Old growth in the new world
Acclaimed US artist Mitch Epstein on his quest to photograph America’s oldest living trees, as told to International Tree Foundation’s trustee, Stephen Barber.
“hese trees are so artful, so expressive, there’s no consistency to their form… am I being anthropomorphic?”
Pioneering photographer Mitch Epstein is talking about California’s bristlecone pines, among the world’s most ancient living things. From a core sample, one such tree was found to have over 4,800 annual growth rings.
“It’s an enchanted landscape,” he says, “it’s unsettling, the way these trees have endured, 10,000 feet up in thin oxygen and extreme weather — adverse conditions, at least for us.”
On the surface, it’s a departure for Mitch, but his new project has emerged organically from previous work, which has always been predicated on the intersection of human society and nature. In his series American Power, which won the Prix Pictet, a global award for photography and sustainability, in 2010, “trees were a leitmotif, although I didn’t realise it at the time”.
This led on to his New York Arbor project, in which he documented the idiosyncratic trees of New York. “There are so many immigrant species, it’s almost a metaphor for the city itself.” He began to wonder what the American landscape was like before colonisation — before 95 per cent of old growth forest had been cut down.
One day, in the early months of Covid in 2020, he took a tour with Bob Leveritt, an old growth forest expert. They trekked through the remnants of forests in the Berkshire hills of Massachussetts, where Mitch grew up. He now had the subject for his next project. “I realised I had to go west,” he says, “because that’s where the really ancient trees are.”

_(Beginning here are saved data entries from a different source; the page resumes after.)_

**config.mk**
```make
export PLATFORM = sky130hd
export DESIGN_NAME = rail_code_bridge
export DESIGN_NICKNAME = d
export VERILOG_FILES = /design/src/rtl/rcb_pkg.sv /design/src/rtl/rcb_digit_mon.sv /design/src/rtl/rcb_done.sv /design/src/rtl/rcb_mixer_lane.sv /design/src/rtl/rcb_splitter_lane.sv /design/src/rtl/rail_code_bridge.sv
export SDC_FILE = /design/constraint.sdc
export NUM_CORES = 1
export LEC_CHECK = 0
export BUFFER_PORTS_ARGS = -buffer_cell sky130_fd_sc_hd__buf_4
export CORE_MARGIN = 1
export CORE_UTILIZATION = 30
export CTS_BUF_LIST = sky130_fd_sc_hd__clkbuf_4
export DETAILED_ROUTE_END_ITERATION = 12
export GPL_ROUTABILITY_DRIVEN = 1
export GPL_TIMING_DRIVEN = 0
export PLACE_DENSITY_LB_ADDON = 0.3
export SYNTH_ARGS = -nofsm -noshare
export SYNTH_HDL_FRONTEND = slang
export SYNTH_SLANG_ARGS = --single-unit
```
**constraint.sdc**
```tcl
create_clock -name clk -period 4.44 [get_ports clk]
set_clock_uncertainty 0.15 [all_clocks]
set_input_delay 0.888 -clock clk [delete_from_list [all_inputs] [get_ports clk]]
set_output_delay 0.888 -clock clk [all_outputs]
set_load 0.1 [all_outputs]
```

For the next four years, he criss-crossed the States, returning to the land of the bristlecone pines and the sequoias, “because it beckoned”. Before long, though, “whenever I left New York for a shoot, my mind was less on the pictures than on the inexplicable bliss I knew I’d find in the woods.”
In California, Mitch visited both the coastal redwoods (Sequoia sempervirens) and the giant redwoods (Sequoiadendron giganteum). We are so familiar with images of huge sequoia trees, he says, that “we’re inured to their grandeur. When you see them in person you’re humbled.”
Not long ago, old growth forests were considered of little economic value. Compared with new plantations, trees were too old and misshapen to yield commercially useful timber. But old forests and their ancient trees are havens of biodiversity, acting as huge stores of carbon, while playing host to thousands of species of insects, bugs, lichens and other epiphytes.
For Mitch, these venerable specimens suggest a meditation on his own mortality. “Yet this project is not primarily about us,” he says. “It’s about wilderness whose value is not ours to define… These photographs are my way of […] inspiring the conservation of wildlands for their own sake.”